#### WORK INSTRUCTION
In the entries below, find the line with "Cts hold-fix bufs" and the line with "Synth Flop Type". Reproduce those two lines and every line between them exactly, and nothing more.

[Stored items]
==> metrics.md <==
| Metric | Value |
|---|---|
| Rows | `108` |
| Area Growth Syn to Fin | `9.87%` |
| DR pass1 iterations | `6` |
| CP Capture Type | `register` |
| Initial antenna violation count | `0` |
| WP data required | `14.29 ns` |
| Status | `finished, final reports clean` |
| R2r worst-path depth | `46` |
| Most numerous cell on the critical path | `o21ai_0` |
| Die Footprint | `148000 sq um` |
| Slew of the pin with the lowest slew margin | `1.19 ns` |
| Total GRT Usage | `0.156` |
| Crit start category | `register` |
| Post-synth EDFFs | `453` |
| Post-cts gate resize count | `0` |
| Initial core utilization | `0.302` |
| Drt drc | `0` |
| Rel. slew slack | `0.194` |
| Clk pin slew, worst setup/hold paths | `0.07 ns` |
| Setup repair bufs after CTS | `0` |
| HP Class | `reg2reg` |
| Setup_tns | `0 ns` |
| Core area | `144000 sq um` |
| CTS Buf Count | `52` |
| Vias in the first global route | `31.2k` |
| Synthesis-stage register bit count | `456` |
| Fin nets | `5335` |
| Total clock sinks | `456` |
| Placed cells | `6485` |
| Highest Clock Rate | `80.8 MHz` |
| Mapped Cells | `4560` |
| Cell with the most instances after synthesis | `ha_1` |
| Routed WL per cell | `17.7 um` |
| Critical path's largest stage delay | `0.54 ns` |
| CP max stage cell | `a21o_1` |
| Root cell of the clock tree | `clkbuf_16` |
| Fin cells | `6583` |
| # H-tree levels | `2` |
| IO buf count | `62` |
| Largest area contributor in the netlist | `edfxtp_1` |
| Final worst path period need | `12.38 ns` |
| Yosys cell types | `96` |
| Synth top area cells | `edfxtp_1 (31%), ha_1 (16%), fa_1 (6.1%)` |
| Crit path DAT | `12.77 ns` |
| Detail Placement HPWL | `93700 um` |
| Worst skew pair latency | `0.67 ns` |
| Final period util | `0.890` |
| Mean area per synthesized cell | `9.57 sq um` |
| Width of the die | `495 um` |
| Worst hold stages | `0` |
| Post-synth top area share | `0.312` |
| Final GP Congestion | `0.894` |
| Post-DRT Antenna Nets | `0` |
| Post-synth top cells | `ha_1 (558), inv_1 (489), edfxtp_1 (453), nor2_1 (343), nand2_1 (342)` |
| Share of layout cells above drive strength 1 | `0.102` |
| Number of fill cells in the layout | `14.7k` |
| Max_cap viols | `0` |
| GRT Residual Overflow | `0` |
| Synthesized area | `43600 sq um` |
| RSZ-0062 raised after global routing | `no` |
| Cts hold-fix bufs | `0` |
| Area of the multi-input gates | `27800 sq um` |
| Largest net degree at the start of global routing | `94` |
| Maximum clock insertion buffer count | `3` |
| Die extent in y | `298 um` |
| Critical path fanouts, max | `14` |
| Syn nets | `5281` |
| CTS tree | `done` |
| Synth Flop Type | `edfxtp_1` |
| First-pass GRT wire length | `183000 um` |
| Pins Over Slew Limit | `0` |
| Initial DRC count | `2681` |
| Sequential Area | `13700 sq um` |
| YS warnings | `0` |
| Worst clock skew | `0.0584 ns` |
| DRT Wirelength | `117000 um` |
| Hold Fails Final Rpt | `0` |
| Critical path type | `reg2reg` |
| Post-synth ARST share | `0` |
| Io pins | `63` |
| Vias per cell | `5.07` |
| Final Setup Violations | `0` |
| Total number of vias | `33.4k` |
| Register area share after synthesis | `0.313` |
<file path="config.mk">
export PLATFORM = sky130hd
export DESIGN_NAME = tfpc_temp
export DESIGN_NICKNAME = d
export VERILOG_FILES = /design/src/design/tfpc_pkg.sv /design/src/design/tfpc_temp.sv
export SDC_FILE = /design/constraint.sdc
export NUM_CORES = 2
export LEC_CHECK = 0
export ABC_AREA = 0
export BUFFER_PORTS_ARGS = -buffer_cell sky130_fd_sc_hd__buf_4
export CORE_ASPECT_RATIO = 1.5
export CORE_MARGIN = 2
export CORE_UTILIZATION = 55
export DETAILED_ROUTE_END_ITERATION = 8
export GPL_ROUTABILITY_DRIVEN = 0
export PLACE_DENSITY = 0.73
export RECOVER_POWER = 100
export SLEW_MARGIN = 20
export SYNTH_ARGS = -nofsm -noshare
export SYNTH_HDL_FRONTEND = slang
export SYNTH_SLANG_ARGS = --single-unit
</file>
<file path="constraint.sdc">
create_clock -name clock -period 4 [get_ports clock]
set_input_delay 0.8 -clock clock [delete_from_list [all_inputs] [get_ports clock]]
set_output_delay 0.8 -clock clock [all_outputs]
set_load 0.01 [all_outputs]
</file>
==> src/rtl/bpc_pkg.sv <==
// ----------------------------------------------------------------------------
// Barometric pressure compensation package
// Shared widths and the calibration register indices of the compensation
// pipeline.
// ----------------------------------------------------------------------------
package bpc_pkg;

  // Temperature divider: |MC * 2048| over |X1 + MD|.
  localparam int TDIV_DVD_W  = 27;
  localparam int TDIV_DVS_W  = 19;
  localparam int TDIV_SIDE_W = 37;

  // Pressure divider: scaled B7 over B4.
  localparam int PDIV_DVD_W  = 32;
  localparam int PDIV_DVS_W  = 17;
  localparam int PDIV_SIDE_W = 18;

  localparam int CFG_IDX_W  = 3;
  localparam int CFG_DATA_W = 32;

  // Calibration register indices.
  typedef enum logic [CFG_IDX_W-1:0] {
    CFG_AC1_AC2 = 3'd0,
    CFG_AC3_AC4 = 3'd1,
    CFG_AC5_AC6 = 3'd2,
    CFG_B1_B2   = 3'd3,
    CFG_MC_MD   = 3'd4
  } cfg_idx_t;

endpackage

==> src/rtl/bpc_div.sv <==
// ----------------------------------------------------------------------------
// Pipelined restoring divider
// Unsigned division, one quotient bit per register stage, with a sideband
// word and a valid bit that travel alongside each operand pair.
// ----------------------------------------------------------------------------
module bpc_div #(
  parameter int DVD_W  = bpc_pkg::PDIV_DVD_W,
  parameter int DVS_W  = bpc_pkg::PDIV_DVS_W,
  parameter int SIDE_W = bpc_pkg::PDIV_SIDE_W
) (
  input  logic              clk,
  input  logic              rst_n,
  input  logic              in_vld,
  input  logic [DVD_W-1:0]  in_dividend,
  input  logic [DVS_W-1:0]  in_divisor,
  input  logic [SIDE_W-1:0] in_side,
  output logic              out_vld,
  output logic [DVD_W-1:0]  out_quotient,
  output logic [SIDE_W-1:0] out_side
);

  // Stage registers; the dividend shifts out at the top while quotient
  // bits shift in at the bottom.
  logic              vld_r  [DVD_W];
  logic [DVD_W-1:0]  acc_r  [DVD_W];
  logic [DVS_W-1:0]  rem_r  [DVD_W];
  logic [DVS_W-1:0]  dvs_r  [DVD_W];
  logic [SIDE_W-1:0] side_r [DVD_W];

  for (genvar s = 0; s < DVD_W; s++) begin : g_stage
    logic              vld_in;
    logic [DVD_W-1:0]  acc_in;
    logic [DVS_W-1:0]  rem_in;
    logic [DVS_W-1:0]  dvs_in;
    logic [SIDE_W-1:0] side_in;
    logic [DVS_W:0]    trial;
    logic [DVS_W+1:0]  diff;
    logic              fit;
    logic [DVS_W-1:0]  rem_nxt;

    if (s == 0) begin : g_first
      assign vld_in  = in_vld;
      assign acc_in  = in_dividend;
      assign rem_in  = '0;
      assign dvs_in  = in_divisor;
      assign side_in = in_side;
    end else begin : g_next
      assign vld_in  = vld_r[s-1];
      assign acc_in  = acc_r[s-1];
      assign rem_in  = rem_r[s-1];
      assign dvs_in  = dvs_r[s-1];
      assign side_in = side_r[s-1];
    end

    // Trial subtraction of the divisor from the shifted partial remainder.
    always_comb begin
      trial   = {rem_in, acc_in[DVD_W-1]};
      diff    = {1'b0, trial} - {2'b00, dvs_in};
      fit     = ~diff[DVS_W+1];
      rem_nxt = fit ? diff[DVS_W-1:0] : trial[DVS_W-1:0];
    end

    always_ff @(posedge clk) begin
      if (!rst_n) begin
        vld_r[s] <= 1'b0;
      end else begin
        vld_r[s] <= vld_in;
      end
    end

    always_ff @(posedge clk) begin
      acc_r[s]  <= {acc_in[DVD_W-2:0], fit};
      rem_r[s]  <= rem_nxt;
      dvs_r[s]  <= dvs_in;
      side_r[s] <= side_in;
    end
  end

  assign out_vld      = vld_r[DVD_W-1];
  assign out_quotient = acc_r[DVD_W-1];
  assign out_side     = side_r[DVD_W-1];

endmodule
$ cat src/rtl/gfa_pkg.sv
// Shared types, codes and field arithmetic for the GF(2^8) arithmetic unit.
package gfa_pkg;

  localparam logic [7:0] GF_REDUCE  = 8'h1b;
  localparam logic [7:0] GF_INV_EXP = 8'd254;
  localparam logic [7:0] GF_ONE     = 8'h01;

  typedef enum logic [2:0] {
    OP_ADD = 3'd0,
    OP_MUL = 3'd1,
    OP_POW = 3'd2,
    OP_INV = 3'd3,
    OP_DIV = 3'd4
  } op_t;

  typedef enum logic [2:0] {
    ST_IDLE,
    ST_SQR,
    ST_MUL,
    ST_FIN,
    ST_DONE
  } state_t;

  typedef enum logic [1:0] {
    ACC_ONE,
    ACC_ZERO,
    ACC_XOR,
    ACC_MUL
  } acc_sel_t;

  typedef enum logic [1:0] {
    MS_AB,
    MS_SQ,
    MS_BASE,
    MS_HOLD
  } mul_sel_t;

  typedef struct packed {
    logic     load;
    logic     base_sel_b;
    logic     exp_inv;
    logic     flag_val;
    logic     acc_we;
    acc_sel_t acc_sel;
    mul_sel_t mul_sel;
    logic [2:0] bit_idx;
    logic     out_load;
  } cmd_t;

  typedef struct packed {
    logic exp_bit;
    logic a_zero;
    logic b_zero;
    logic out_free;
  } status_t;

  // Shift-and-add product reduced by x^8+x^4+x^3+x+1
  function automatic logic [7:0] gf_mul(input logic [7:0] x, input logic [7:0] y);
    logic [7:0] acc;
    logic [7:0] xs;
    acc = '0;
    xs  = x;
    for (int k = 0; k < 8; k++) begin
      if (y[k]) acc = acc ^ xs;
      xs = xs[7] ? ({xs[6:0], 1'b0} ^ GF_REDUCE) : {xs[6:0], 1'b0};
    end
    return acc;
  endfunction

endpackage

#### ANSWER BOX
| Cts hold-fix bufs | `0` |
| Area of the multi-input gates | `27800 sq um` |
| Largest net degree at the start of global routing | `94` |
| Maximum clock insertion buffer count | `3` |
| Die extent in y | `298 um` |
| Critical path fanouts, max | `14` |
| Syn nets | `5281` |
| CTS tree | `done` |
| Synth Flop Type | `edfxtp_1` |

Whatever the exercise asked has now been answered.